Por fim, a longa-metragem derradeira: “We Put the World to Sleep”, exibida já quando o sol estava prestes a nascer. Com direito a presença e apresentação por parte do realizador Adrian Țofei e da sua esposa, co-protagonista e co-argumentista, Duru Yücel, este filme fechou uma longa programação com direito à paranoia como palavra de ordem.
Nesta viagem rumo à insanidade, o romeno Adrian Țofei e Duru Yücel propõe-se a cumprir uma missão secreta: criar um filme capaz de pôr fim ao mundo. Realizado ao longo de uma década, o filme, com um orçamento bastante modesto e recorrendo ao uso de shaky cam e gravações feitas por telemóveis, é um testemunho da vontade inabalável dos seus criadores, e sem dúvida um fenómeno baseado em inventividade.
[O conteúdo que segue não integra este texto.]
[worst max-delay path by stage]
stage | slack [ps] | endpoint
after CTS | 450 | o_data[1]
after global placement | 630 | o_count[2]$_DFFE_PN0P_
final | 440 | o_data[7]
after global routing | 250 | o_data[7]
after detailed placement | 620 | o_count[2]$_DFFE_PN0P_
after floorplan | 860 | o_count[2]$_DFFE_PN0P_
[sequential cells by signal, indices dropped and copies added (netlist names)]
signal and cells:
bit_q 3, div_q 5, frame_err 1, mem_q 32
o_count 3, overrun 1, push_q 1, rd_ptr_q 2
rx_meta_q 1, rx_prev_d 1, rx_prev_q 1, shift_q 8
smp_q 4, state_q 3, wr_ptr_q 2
<file path="config.mk">
export PLATFORM = sky130hd
export DESIGN_NAME = cpu_control_unit
export DESIGN_NICKNAME = d
export VERILOG_FILES = /design/src/rtl/cpu_pkg.sv /design/src/rtl/cu_decoder.sv /design/src/rtl/cpu_control_unit.sv
export SDC_FILE = /design/constraint.sdc
export NUM_CORES = 1
export LEC_CHECK = 0
export CORE_AREA = 2 2 41 58
export DETAILED_ROUTE_END_ITERATION = 12
export DIE_AREA = 0 0 43 60
export PLACE_DENSITY = 0.79
export SYNTH_ARGS = -nofsm -noshare
export SYNTH_HDL_FRONTEND = slang
export SYNTH_SLANG_ARGS = --single-unit
</file>
<file path="constraint.sdc">
create_clock -name clk -period 1.5 [get_ports clk]
set_input_delay 0.45 -clock clk [delete_from_list [all_inputs] [get_ports clk]]
set_output_delay 0.45 -clock clk [all_outputs]
set_load 0.02 [all_outputs]
</file>
<file path="src/rtl/cpu_pkg.sv">
// Shared definitions for the 16-bit CPU control path: opcodes, ALU codes,
// control-unit state encodings and flag bit positions.
package cpu_pkg;

  typedef enum logic [3:0] {
    OP_NOP  = 4'h0,
    OP_ADD  = 4'h1,
    OP_SUB  = 4'h2,
    OP_AND  = 4'h3,
    OP_OR   = 4'h4,
    OP_XOR  = 4'h5,
    OP_NOT  = 4'h6,
    OP_INC  = 4'h7,
    OP_DEC  = 4'h8,
    OP_MOV  = 4'h9,
    OP_LD   = 4'hA,
    OP_ST   = 4'hB,
    OP_JMP  = 4'hC,
    OP_JZ   = 4'hD,
    OP_JC   = 4'hE,
    OP_HALT = 4'hF
  } opcode_t;

  localparam logic [3:0] ALU_PASS_S = 4'h9;

  typedef enum logic [3:0] {
    ST_RESET     = 4'd0,
    ST_FETCH     = 4'd1,
    ST_DECODE    = 4'd2,
    ST_EX_ALU    = 4'd3,
    ST_EX_LD     = 4'd4,
    ST_EX_ST     = 4'd5,
    ST_EX_JMP    = 4'd6,
    ST_HALT      = 4'd7,
    ST_WAIT_STEP = 4'd8
  } state_t;

  localparam int unsigned FLAG_N = 2;
  localparam int unsigned FLAG_Z = 1;
  localparam int unsigned FLAG_C = 0;

endpackage

</file>
<file path="src/rtl/cu_decoder.sv">
// Combinational state + opcode to control-word and next-state decoder.
// CU_SINGLE_STEP_EN adds step_req and the WAIT_STEP hold state.
module cu_decoder
  import cpu_pkg::*;
#(
  parameter int unsigned RF_AW = 3
) (
  input  state_t           state,
  input  opcode_t          opcode,
  input  logic [RF_AW-1:0] rd,
  input  logic [RF_AW-1:0] rs,
  input  logic [RF_AW-1:0] rt,
  input  logic [2:0]       flags,
`ifdef CU_SINGLE_STEP_EN
  input  logic             step_req,
`endif
  output state_t           next_state,
  output logic             pc_ld,
  output logic             pc_inc,
  output logic             ir_ld,
  output logic             mem_rd,
  output logic             mem_wr,
  output logic             adr_sel,
  output logic             reg_w,
  output logic             w_sel,
  output logic [3:0]       alu_op,
  output logic [RF_AW-1:0] w_adr,
  output logic [RF_AW-1:0] r_adr,
  output logic [RF_AW-1:0] s_adr,
  output logic             flags_ld,
  output logic             halted
);

`ifdef CU_SINGLE_STEP_EN
  localparam state_t AFTER_EX = ST_WAIT_STEP;
`else
  localparam state_t AFTER_EX = ST_FETCH;
`endif

  always_comb begin
    next_state = ST_RESET;
    pc_ld      = 1'b0;
    pc_inc     = 1'b0;
    ir_ld      = 1'b0;
    mem_rd     = 1'b0;
    mem_wr     = 1'b0;
    adr_sel    = 1'b0;
    reg_w      = 1'b0;
    w_sel      = 1'b0;
    alu_op     = '0;
    w_adr      = rd;
    r_adr      = rs;
    s_adr      = rt;
    flags_ld   = 1'b0;
    halted     = 1'b0;

    case (state)
      ST_RESET: next_state = ST_FETCH;
      ST_FETCH: begin
        mem_rd     = 1'b1;
        ir_ld      = 1'b1;
        pc_inc     = 1'b1;
        next_state = ST_DECODE;
      end
      ST_DECODE: begin
        case (opcode)
          OP_NOP:                    next_state = AFTER_EX;
          OP_ADD, OP_SUB, OP_AND, OP_OR, OP_XOR,
          OP_NOT, OP_INC, OP_DEC, OP_MOV: next_state = ST_EX_ALU;
          OP_LD:                     next_state = ST_EX_LD;
          OP_ST:                     next_state = ST_EX_ST;
          OP_JMP, OP_JZ, OP_JC:      next_state = ST_EX_JMP;
          OP_HALT:                   next_state = ST_HALT;
        endcase
      end
      ST_EX_ALU: begin
        alu_op     = opcode;
        reg_w      = 1'b1;
        flags_ld   = 1'b1;
        next_state = AFTER_EX;
      end
      ST_EX_LD: begin
        adr_sel    = 1'b1;
        mem_rd     = 1'b1;
        reg_w      = 1'b1;
        w_sel      = 1'b1;
        next_state = AFTER_EX;
      end
      ST_EX_ST: begin
        adr_sel    = 1'b1;
        s_adr      = rd;
        alu_op     = ALU_PASS_S;
        mem_wr     = 1'b1;
        next_state = AFTER_EX;
      end
      ST_EX_JMP: begin
        // Conditions use the latched flags only; live ALU status is ignored here.
        alu_op     = ALU_PASS_S;
        s_adr      = rs;
        pc_ld      = (opcode == OP_JMP) ||
                     (opcode == OP_JZ && flags[FLAG_Z]) ||
                     (opcode == OP_JC && flags[FLAG_C]);
        next_state = AFTER_EX;
      end
      ST_HALT: begin
        halted     = 1'b1;
        next_state = ST_HALT;
      end
`ifdef CU_SINGLE_STEP_EN
      ST_WAIT_STEP: next_state = step_req ? ST_FETCH : ST_WAIT_STEP;
`endif
      default: next_state = ST_RESET;
    endcase
  end

endmodule

</file>
<file path="src/rtl/cpu_control_unit.sv">
// Multi-cycle control unit: state and flags registers around cu_decoder.
// Define CU_SINGLE_STEP_EN to add the step_req single-step port.
module cpu_control_unit
  import cpu_pkg::*;
#(
  parameter int unsigned RF_AW = 3
) (
  input  logic             clk,
  input  logic             reset,
`ifdef CU_SINGLE_STEP_EN
  input  logic             step_req,
`endif
  input  logic [15:0]      ir,
  input  logic             alu_n,
  input  logic             alu_z,
  input  logic             alu_c,
  output logic             pc_ld,
  output logic             pc_inc,
  output logic             ir_ld,
  output logic             mem_rd,
  output logic             mem_wr,
  output logic             adr_sel,
  output logic             reg_w,
  output logic             w_sel,
  output logic [3:0]       alu_op,
  output logic [RF_AW-1:0] w_adr,
  output logic [RF_AW-1:0] r_adr,
  output logic [RF_AW-1:0] s_adr,
  output logic [2:0]       flags,
  output logic             halted,
  output logic [3:0]       state
);

  state_t state_q;
  state_t next_state;
  logic   flags_ld;

  cu_decoder #(.RF_AW(RF_AW)) u_dec (
    .state      (state_q),
    .opcode     (opcode_t'(ir[15:12])),
    .rd         (ir[9 +: RF_AW]),
    .rs         (ir[6 +: RF_AW]),
    .rt         (ir[3 +: RF_AW]),
    .flags      (flags),
`ifdef CU_SINGLE_STEP_EN
    .step_req   (step_req),
`endif
    .next_state (next_state),
    .pc_ld      (pc_ld),
    .pc_inc     (pc_inc),
    .ir_ld      (ir_ld),
    .mem_rd     (mem_rd),
    .mem_wr     (mem_wr),
    .adr_sel    (adr_sel),
    .reg_w      (reg_w),
    .w_sel      (w_sel),
    .alu_op     (alu_op),
    .w_adr      (w_adr),
    .r_adr      (r_adr),
    .s_adr      (s_adr),
    .flags_ld   (flags_ld),
    .halted     (halted)
  );

  always_ff @(posedge clk) begin
    if (reset) begin
      state_q <= ST_RESET;
      flags   <= '0;
    end else begin
      state_q <= next_state;
      if (flags_ld) flags <= {alu_n, alu_z, alu_c};
    end
  end

  assign state = state_q;

endmodule

</file>
### After elaboration in Yosys (flattened, before gate mapping)

Memory sizes are Yosys's and may differ from the RTL's.
Cells that the tools add are included.

* register bits: 7
* ROM bits: 48
* input bits: 21
* output and inout port bits: 29
* logic and storage cells: 35
* memories: 1

* eq/ne operators: 10
* mux-type cells: 12
* reduce and logical (&&, ||, !) cells: 10

Memories
* (no name shown): depth 16, width 3, read ports 1, clocked after Yosys merged registers in 0, wr ports 0, line cu_decoder.sv:66 `case (opcode)`

Operator list (count)
* 4-bit by 3-bit == test with 1-bit output (second input constant): 4
* 4-bit case mux with 4 select lines: 1
* 4-bit == test (second input constant): 3
* 1-bit two-way mux: 9
* 4-bit by 2-bit == test with 1-bit output (second input constant): 2
* 4-bit case mux with 2 select lines: 1
* 2-bit OR reduction: 4
* 3-bit case mux with 2 select lines: 1
* 5-bit OR reduction: 1
* 4-bit by 1-bit == test with 1-bit output (second input constant): 1
* 4-bit logical NOT: 1
* 1-bit logical AND: 2
* 1-bit logical OR: 2

### Depth between registers and ports, before layout

* depth in word-level cells: 5
* gate-level depth with buffers: 5
* depth with buffers taken out: 3

### Hierarchy

A second synthesis with hierarchy kept.

* cells, all modules: 94
* area total of the unflattened synthesis: 688.2 um2

By module, submodules not included
* cu_decoder: times used 1, cells an instance 77, area an instance 481.7 um2, seq. area each 0.0 um2
* cpu_control_unit: times used 1, cells an instance 17, area an instance 206.4 um2, seq. area each 140.1 um2

### Worst setup path after synthesis

OpenSTA, ideal clock, no wires.

* path type: reg-to-output
* start point: register state_q[2], in the netlist state[2]
* end point: output port pc_inc
* arrival time: 1.220 ns
* slack: -0.170 ns
* stages on the path, launching flop included: 4
* path buffers: 2
* cell sequence: dfxtp_1 -> buf_4 -> nor3b_2 -> buf_4

* cells in the longest elaborated chain, start to end: 2

RTL lines
* from (decl): line cpu_control_unit.sv:34 `state_t state_q;`
* from (signal assigned): line cpu_control_unit.sv:70 `state_q <= next_state;`
* 4-bit by 1-bit == test with 1-bit output
* 1-bit two-way mux
* to (decl): line cpu_control_unit.sv:18 `output logic pc_inc,`

Every way passes these cells.

### Final worst setup path

* start point: register state_q[0], in the netlist state[0]
* end point: output port s_adr[0]

* cells in the longest elaborated chain, start to end: 2
* elaborated cells on any way between the ends: 3
* those cells by class: 2 x eq/ne; 1 x mux

RTL lines
* 4-bit by 3-bit == test with 1-bit output: line cu_decoder.sv:57 `case (state)`
* 3-bit case mux with 2 select lines (*): line cu_decoder.sv:57
* to (decl): line cpu_control_unit.sv:28 `output logic [RF_AW-1:0] s_adr,`

Every way passes the cells marked *; elsewhere a longest branch is shown, timed or not.

==> impl_results.md <==
* CP cell instances: buf_2, nor2b_1, o21ai_1, o221a_2, buf_6
* Area grow syn2layout at 110.3%
* Critical Path Source: state[0]$_SDFF_PP0_
* Dominant cell type by area after synthesis: dfxtp_1
* Final WS setup at -0.2717 ns
* Top Ports at 50
* Max-slew violations at 0
* Clk_skew at 0.0002637 ns
* Worst Setup End Kind: primary output
* Layout cells sized above 1 at 53.02%
* Combinational family with the most area after synthesis: simple AND/OR/NAND/NOR gates
* Min-Delay Path Class: flip-flop to flip-flop
* Sequential power share at 21.6%
* CP bufs+invs at 2
* NetSw at 0.3211 mW
* Total track usage at 17.83%
* CTS Hold Bufs at 0
* Most frequent cells in the layout: buf_4, dlygate4sd2_1, buf_6
* Crit path time final at 1.772 ns
* Met3 Use GR at 4.230%
* Placeable Area at 0.002102 mm^2
* Logic pwr share at 59.2%
* RSZ-0062 raised after global routing: true
* Initial Util at 30.71%
* Area of the mapped netlist at 645.6 um^2
* M1 GR Usage at 18.86%
* # nets final at 171
* Min-delay src: flags[2]$_SDFFE_PP0P_
* Commonest non-fill, non-tap cell in the layout: buf_4
* Sw Ratio at 37.09%
* Avg Vias per Cell at 5.135
* First-pass GRT wire length at 3484 um
* Vias at 878
* Xor/xnor share of the synthesized area at 0%
* Vias in the first global route at 856
* Row Count at 20
* Clock Pin Slew Worst Setup and Hold Paths at 0.05 ns
* Crit path max-delay family: flip-flops
* Final Instance Area at 0.001358 mm^2
* Crit-path slowest cell: dfxtp_4
* Syn Nets at 109
* Final hold vios at 0
* GRT busiest layer: met2
* # setup viols final at 15
* Initial antenna violation count at 0
* Fmax at 564.4 MHz
* Final worst-path cycle share at 118.1%
* Post-Synth Adder-Cell Area at 0%
* Syn Area/Cell at 7.337 um^2
* Status: finished with violations
* Pin count of the biggest net entering global routing at 11
* Synth top area share at 18.60%
* H-tree depth reported by CTS at 1
* Yosys warns at 0
* Reg-to-Reg Start: state[0]$_SDFF_PP0_
* Power per Cell Area at 637.8 mW/mm^2
* Most area-consuming cells after synthesis: dfxtp_1, buf_4, a21oi_1
* Violated checks: negative setup slack
* Peak VDD IR at 345.2 uV
* CP required at 1.05 ns
* Clock power frac at 19.3%
* Die Area at 0.002580 mm^2
* Insertion delay to the later sink of the worst-skew pair at 0.25 ns
* Antenna cell count at 0
* Buffers on Ports at 45
* Max stage delay on crit path at 0.36 ns
* Placed Area at 0.001202 mm^2
* Pre-antenna DRT Iters at 4
* Clock sinks at 6
* Nature of the critical path startpoint: flip-flop
* Detail Route Antenna Nets at 0
* Global route overflow at 0
* WL per Instance at 14.01 um
* Fill count at 184
* Die Wd at 43 um
* DP Wirelength at 1611 um
* Drt initial violations at 5
* Setup_tns at -3.218 ns
* Clock Tree Buf Depth at 2
* Unique masters post-synth at 29
* Clk root buf: clkbuf_4
* Fraction of registers with async set or reset after synthesis at 0%
* Int Pwr at 0.5447 mW
* CP Data Arrival Time at 1.32 ns
* TritonCTS clock tree: yes
* Core Util, Final at 64.58%
* Number of synthesized flops with an enable pin at 0
* Multiplexer share of the synthesized area at 3.101%
* Register area share after synthesis at 18.60%
* Area fraction in compound gates after synthesis at 23.26%
* Synth Register Bits at 6
* Max_cap viols at 0
* Met2 Use GR at 33.55%
* Primary FF master, synth: dfxtp_1
* Total Wirelength at 2396 um
* Die span in y at 60 um
* GPL Wtd Cong at 0.7191
* Drc violations at 0
* Synth Instances at 88
* CTS Buf Count at 3
* Post-Synth Simple-Gate Area at 34.11%
* Critical path peak fanout at 4
* Crit path kind: flip-flop to primary output
* Leakage power at 0.6264 nW
[logic make-up (layout without fill, tap and decap cells)]
group / count (synthesis) / in the layout
DFF: 6 / 6
muxes: 2 / 2
AOI/OAI and AO/OA: 22 / 22
and+or+nand+nor: 37 / 37
other: 1 / 1
buffers and inverters: 20 / 81
[power by group through the flow]
stage	sequential, mW	clock, mW	combinational [mW]
global route	0.190	0.182	0.545
finish	0.187	0.167	0.512
global placement	0.203	0	0.415
floorplan	0.201	0	0.225
detailed placement	0.203	0	0.422
CTS	0.182	0.168	0.461
[path summary, 6_finish.rpt]
| kind | depth (start not counted) | slack [ns] | endpoint |
|---|---|---|---|
| max | 5 | -0.27 | s_adr[0] |
| min | 2 | 0.45 | flags[2]$_SDFFE_PP0P_ |
| max reg2reg | 6 | 0.12 | state[1]$_SDFF_PP0_ |
| min reg2reg | 2 | 0.45 | flags[2]$_SDFFE_PP0P_ |
[routing by layer]
metal | share of wire (%) | vias to the layer above
li1 | - | 424
met5 | 0 | -
met4 | 1.9 | 0
met2 | 54 | 44
met3 | 8.4 | 6
met1 | 36 | 404
[final cells by class]
type                            instances  area [um^2]  area share [%]
Timing Repair Buffer                   72        673.1           49.59
Clock buffer                            4        26.28           1.935
Tap cell                               22        27.53           2.028
Inverter                                5        18.77           1.382
Sequential cell                         6        131.4           9.677
Multi-Input combinational cell         62        480.5           35.39
[stage by stage]
stage               instances  worst slack (ns)  hold slack [ns]  power [mW]
global route              171           -0.3169           0.4909      0.9170
finish                    171           -0.2717           0.4521      0.8659
detailed placement        159           -0.9431           0.4536      0.6243
floorplan                  88          0.008101           0.5117      0.4256
global placement          159           -0.9080           0.4436      0.6173
CTS                       168           -0.2808           0.4576      0.8110
[cell usage after synthesis (2+ instances only)]
library cell and count:
nand3_1 5, nor3b_1 3, buf_4 10, dfxtp_1 6
a21oi_1 8, mux2i_1 2, nand2_1 6, nor2_1 6
o221a_2 3, and3_1 3, inv_1 5, a31oi_1 3
o21ai_0 3, buf_2 3, buf_6 2, nor3b_2 2
nor2b_1 6
[registers in the layout, indices dropped and copies added (netlist names)]
signal  flops
flags       3
state       3
[repair_timing]
item                                    in CTS  in global routing
gates resized for setup                    136                 27
gates cloned                                 0                  1
setup buffers                                5                  2
pin swaps                                   11                  7
endpoints found under the setup margin      28                 20
[worst reg2reg max path: stages (launching register included)]
cell	delay (ns)
dfxtp_4	0.36
buf_6	0.13
buf_4	0.15
nor3b_4	0.16
buf_4	0.14
a311oi_2	0.23
a21oi_1	0.09
(Power assumes the default switching activity.)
Entre improviso e guião, entre obsessão e concretização, Adrian e Duru dão corpo a duas personas que não são as suas: duas almas que vêm o mundo através de uma lente distorcida e que, rapidamente, começam a deixar de saber distinguir o que é ou não real. Serão as suas vidas reais, o seu casamento, as suas mães, toda a sua experiência? O que é ou não verdade neste universo distorcido que as personagens ocupam. É difícil dizer, e esta dúvida depressa nos leva à insanidade.
A grande façanha de “We Put the World to Sleep” é arrastar quem vê para a insanidade do seu mundo, conseguindo provocar a audiência, ao mesmo tempo que o absurdo evoca o riso. Todavia, e com alguma pena do nosso lado, o filme torna-se um pouco cíclico e, apesar dos seus vários pontos positivos, a experiência de visualização é por vezes um pouco cansativa. Não obstante, é bom ver cinema tão puro e tão puramente criativo, feito com tão pouco – apenas com a imaginação de dois parceiros artísticos e uma premissa situada no reino do absurdo.
Para o ano há certamente mais Maratona da Boca do Inferno, nesta que é já uma tradição basilar no IndieLisboa. Em 2026, marcaste presença?